The fact that a correction officer is not present at the exact time and place of an assault does not rise to an inference of negligence absent a showing that facility officials had notice of a foreseeable dangerous situation (Colon v State of New York, 209 AD2d 842 [3d Dept 1994]; Padgett v State of New York, 163 AD2d 914 (4th Dept 1990), lv denied 76 NY2d 711 [1990]).

A correctional facility superintendent has discretion to "provide for such measures as he may deem necessary or appropriate for the safety, security and control of correctional facilities" (see Correction Law § 137[2] and § 18[2]; see Matter of Shabazz v Portuondo, 260 AD2d 733 [3d Dept 1999], lv denied 94 NY2d 756 [1999]). In general, courts should defer to prison authorities in matters of internal prison security (Matter of Blake v Selsky, 10 AD3d 774, 775 [3d Dept 2004]).
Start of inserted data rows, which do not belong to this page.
## src/rtl/irqc_pkg.sv

```systemverilog
package irqc_pkg;

  typedef enum logic {
    SEL_MASK = 1'b0,
    SEL_PEND = 1'b1
  } irqc_sel_e;

  typedef enum logic {
    ACK_WRITE_ONE  = 1'b0,
    ACK_WRITE_ZERO = 1'b1
  } irqc_ack_e;

endpackage

```

## src/rtl/irqc_rst_sync.sv

```systemverilog
module irqc_rst_sync (
  input  logic clk,
  input  logic arst_n,
  output logic rst_n_o
);

  logic [1:0] stage_q;

  always_ff @(posedge clk or negedge arst_n) begin
    if (!arst_n) begin
      stage_q <= 2'b00;
    end else begin
      stage_q <= {stage_q[0], 1'b1};
    end
  end

  assign rst_n_o = stage_q[1];

endmodule

```

## src/rtl/irqc_sense.sv

```systemverilog
module irqc_sense #(
  parameter int unsigned        LINES    = 32,
  parameter logic [LINES-1:0]   EDGE_SEL = '1
) (
  input  logic             clk,
  input  logic             rst_n,
  input  logic [LINES-1:0] line_i,
  output logic [LINES-1:0] req_o
);

  for (genvar i = 0; i < LINES; i++) begin : g_line
    if (EDGE_SEL[i]) begin : g_edge
      logic prev_q;
      always_ff @(posedge clk or negedge rst_n) begin
        if (!rst_n) begin
          prev_q <= 1'b0;
        end else begin
          prev_q <= line_i[i];
        end
      end
      assign req_o[i] = line_i[i] & ~prev_q;
    end else begin : g_level
      assign req_o[i] = line_i[i];
    end
  end

endmodule

```

## src/rtl/irqc_pending.sv

```systemverilog
module irqc_pending
  import irqc_pkg::*;
#(
  parameter int unsigned LINES    = 32,
  parameter irqc_ack_e   ACK_MODE = ACK_WRITE_ONE
) (
  input  logic             clk,
  input  logic             rst_n,
  input  logic [LINES-1:0] req_i,
  input  logic             ack_we_i,
  input  logic [LINES-1:0] ack_data_i,
  output logic [LINES-1:0] pend_o
);

  logic [LINES-1:0] pend_q, pend_d, clr_vec;
  logic             armed_q;

  if (ACK_MODE == ACK_WRITE_ONE) begin : g_ack_one
    assign clr_vec = ack_we_i ? ack_data_i : '0;
  end else begin : g_ack_zero
    assign clr_vec = ack_we_i ? ~ack_data_i : '0;
  end

  always_comb begin
    pend_d = (pend_q & ~clr_vec) | req_i;
  end

  always_ff @(posedge clk or negedge rst_n) begin
    if (!rst_n) begin
      pend_q  <= '0;
      armed_q <= 1'b0;
    end else begin
      pend_q  <= pend_d;
      armed_q <= 1'b1;
    end
  end

  assign pend_o = pend_q;

  AST_REQ_WINS: assert property (@(posedge clk) disable iff (!rst_n)
    armed_q |=> ((pend_q & $past(req_i)) == $past(req_i)));

  AST_NO_SPURIOUS_SET: assert property (@(posedge clk) disable iff (!rst_n)
    armed_q |=> ((pend_q & ~$past(pend_q) & ~$past(req_i)) == '0));

  AST_STICKY: assert property (@(posedge clk) disable iff (!rst_n)
    (armed_q && !ack_we_i) |=> (($past(pend_q) & ~pend_q) == '0));

  if (ACK_MODE == ACK_WRITE_ONE) begin : g_chk_one
    AST_ACK_ONE: assert property (@(posedge clk) disable iff (!rst_n)
      (armed_q && ack_we_i) |=>
        ((pend_q & $past(ack_data_i) & ~$past(req_i)) == '0));
  end else begin : g_chk_zero
    AST_ACK_ZERO: assert property (@(posedge clk) disable iff (!rst_n)
      (armed_q && ack_we_i) |=>
        ((pend_q & ~$past(ack_data_i) & ~$past(req_i)) == '0));
  end

endmodule

```

## src/rtl/irq_ctrl.sv

```systemverilog
module irq_ctrl
  import irqc_pkg::*;
#(
  parameter int unsigned      LINES    = 32,
  parameter logic [LINES-1:0] EDGE_SEL = 32'h0000_FFFF,
  parameter irqc_ack_e        ACK_MODE = ACK_WRITE_ONE
) (
  input  logic             clk,
  input  logic             rst_n,
  input  logic [LINES-1:0] irq_in,
  input  logic             reg_sel,
  input  logic             reg_we,
  input  logic [LINES-1:0] reg_wdata,
  output logic [LINES-1:0] reg_rdata,
  output logic             core_irq
);

  logic             rst_n_s;
  logic [LINES-1:0] req, pend, mask_q, mask_d;
  logic             mask_we, pend_we;
  logic             irq_q, irq_d;

  irqc_rst_sync u_rst (
    .clk     (clk),
    .arst_n  (rst_n),
    .rst_n_o (rst_n_s)
  );

  irqc_sense #(.LINES(LINES), .EDGE_SEL(EDGE_SEL)) u_sense (
    .clk    (clk),
    .rst_n  (rst_n_s),
    .line_i (irq_in),
    .req_o  (req)
  );

  assign mask_we = reg_we && (reg_sel == SEL_MASK);
  assign pend_we = reg_we && (reg_sel == SEL_PEND);

  irqc_pending #(.LINES(LINES), .ACK_MODE(ACK_MODE)) u_pend (
    .clk        (clk),
    .rst_n      (rst_n_s),
    .req_i      (req),
    .ack_we_i   (pend_we),
    .ack_data_i (reg_wdata),
    .pend_o     (pend)
  );

  always_comb begin
    mask_d = mask_q;
    if (mask_we) begin
      mask_d = reg_wdata;
    end
    irq_d = |(pend & mask_q);
  end

  always_ff @(posedge clk or negedge rst_n_s) begin
    if (!rst_n_s) begin
      mask_q <= '0;
      irq_q  <= 1'b0;
    end else begin
      mask_q <= mask_d;
      irq_q  <= irq_d;
    end
  end

  always_comb begin
    case (reg_sel)
      SEL_MASK: reg_rdata = mask_q;
      default:  reg_rdata = pend;
    endcase
  end

  assign core_irq = irq_q;

  AST_MASK_HOLD: assert property (@(posedge clk) disable iff (!rst_n_s)
    !mask_we |=> $stable(mask_q));

  AST_MASK_LOAD: assert property (@(posedge clk) disable iff (!rst_n_s)
    mask_we |=> (reg_rdata == $past(reg_wdata) || reg_sel != SEL_MASK));

  AST_IRQ_FIRE: assert property (@(posedge clk) disable iff (!rst_n_s)
    ((pend & mask_q) != '0) |=> core_irq);

  AST_IRQ_QUIET: assert property (@(posedge clk) disable iff (!rst_n_s)
    ((pend & mask_q) == '0) |=> !core_irq);

endmodule

```
--- config.mk ---
export PLATFORM = sky130hd
export DESIGN_NAME = exc_cop0
export DESIGN_NICKNAME = d
export VERILOG_FILES = /design/src/rtl/exc_cop0_pkg.sv /design/src/rtl/exc_ser_reg.sv /design/src/rtl/exc_prio.sv /design/src/rtl/exc_cop0.sv
export SDC_FILE = /design/constraint.sdc
export NUM_CORES = 1
export LEC_CHECK = 0
export BUFFER_PORTS_ARGS = -buffer_cell sky130_fd_sc_hd__buf_2
export CORE_UTILIZATION = 41
export DETAILED_ROUTE_END_ITERATION = 10
export PLACE_DENSITY_LB_ADDON = 0.12
export SETUP_SLACK_MARGIN = 0.1
export SYNTH_ARGS = -nofsm -noshare
export SYNTH_HDL_FRONTEND = slang
export SYNTH_SLANG_ARGS = --single-unit
export TNS_END_PERCENT = 100
--- constraint.sdc ---
create_clock -name clk -period 2 [get_ports clk]
set_input_delay 0 -clock clk [delete_from_list [all_inputs] [get_ports clk]]
set_output_delay 0 -clock clk [all_outputs]
set_load 0.05 [all_outputs]
--- src/rtl/exc_cop0_pkg.sv ---
package exc_cop0_pkg;
  localparam int CODE_W   = 5;
  localparam int CODE_LSB = 2;

  localparam logic [CODE_W-1:0] CODE_INT   = 5'd0;
  localparam logic [CODE_W-1:0] CODE_ADEL  = 5'd4;
  localparam logic [CODE_W-1:0] CODE_ADES  = 5'd5;
  localparam logic [CODE_W-1:0] CODE_RESV  = 5'd10;
  localparam logic [CODE_W-1:0] CODE_CPU   = 5'd11;
  localparam logic [CODE_W-1:0] CODE_OVF   = 5'd12;

  typedef enum logic [1:0] {
    SEL_STAT  = 2'd0,
    SEL_CAUSE = 2'd1,
    SEL_EPC   = 2'd2,
    SEL_BAD   = 2'd3
  } cop_sel_e;
endpackage

--- src/rtl/exc_ser_reg.sv ---
module exc_ser_reg #(
  parameter int W = 32
) (
  input  logic         clk,
  input  logic         rst,
  input  logic         ld,
  input  logic [W-1:0] ld_val,
  input  logic         sh,
  input  logic         sdi,
  output logic [W-1:0] q
);
  always_ff @(posedge clk) begin
    if (rst)     q <= '0;
    else if (ld) q <= ld_val;
    else if (sh) q <= {sdi, q[W-1:1]};
  end
endmodule

--- src/rtl/exc_prio.sv ---
module exc_prio
  import exc_cop0_pkg::*;
#(
  parameter bit EN_OVF  = 1'b1,
  parameter bit EN_CPU  = 1'b1,
  parameter bit EN_RESV = 1'b1,
  parameter bit EN_ADDR = 1'b1
) (
  input  logic              ld_err,
  input  logic              st_err,
  input  logic              resv,
  input  logic              cpu,
  input  logic              ovf,
  input  logic              irq,
  input  logic              ie,
  output logic              take,
  output logic              addr_hit,
  output logic [CODE_W-1:0] code
);
  logic ld_m, st_m, resv_m, cpu_m, ovf_m;

  generate
    if (EN_ADDR) begin : g_addr
      assign ld_m = ld_err;
      assign st_m = st_err;
    end else begin : g_no_addr
      assign ld_m = 1'b0;
      assign st_m = 1'b0;
    end
    if (EN_RESV) begin : g_resv
      assign resv_m = resv;
    end else begin : g_no_resv
      assign resv_m = 1'b0;
    end
    if (EN_CPU) begin : g_cpu
      assign cpu_m = cpu;
    end else begin : g_no_cpu
      assign cpu_m = 1'b0;
    end
    if (EN_OVF) begin : g_ovf
      assign ovf_m = ovf;
    end else begin : g_no_ovf
      assign ovf_m = 1'b0;
    end
  endgenerate

  always_comb begin
    take     = 1'b1;
    addr_hit = 1'b0;
    code     = CODE_INT;
    if (ld_m) begin
      code     = CODE_ADEL;
      addr_hit = 1'b1;
    end else if (st_m) begin
      code     = CODE_ADES;
      addr_hit = 1'b1;
    end else if (resv_m) begin
      code = CODE_RESV;
    end else if (cpu_m) begin
      code = CODE_CPU;
    end else if (ovf_m) begin
      code = CODE_OVF;
    end else if (!(irq && ie)) begin
      take = 1'b0;
    end
  end
endmodule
In support of its motion, defendant offers, in addition to the pleadings and bills of particulars, the deposition transcripts of claimant and a correction officer assigned to the area where the assault took place and who also investigated the assault, the Mid-State "Unusual Incident Report," claimant's disciplinary hearing transcript with respect to the incident and the assailant's disciplinary hearing records. While the motion was pending, defendant also produced for claimant's review the assailant's prior disciplinary history.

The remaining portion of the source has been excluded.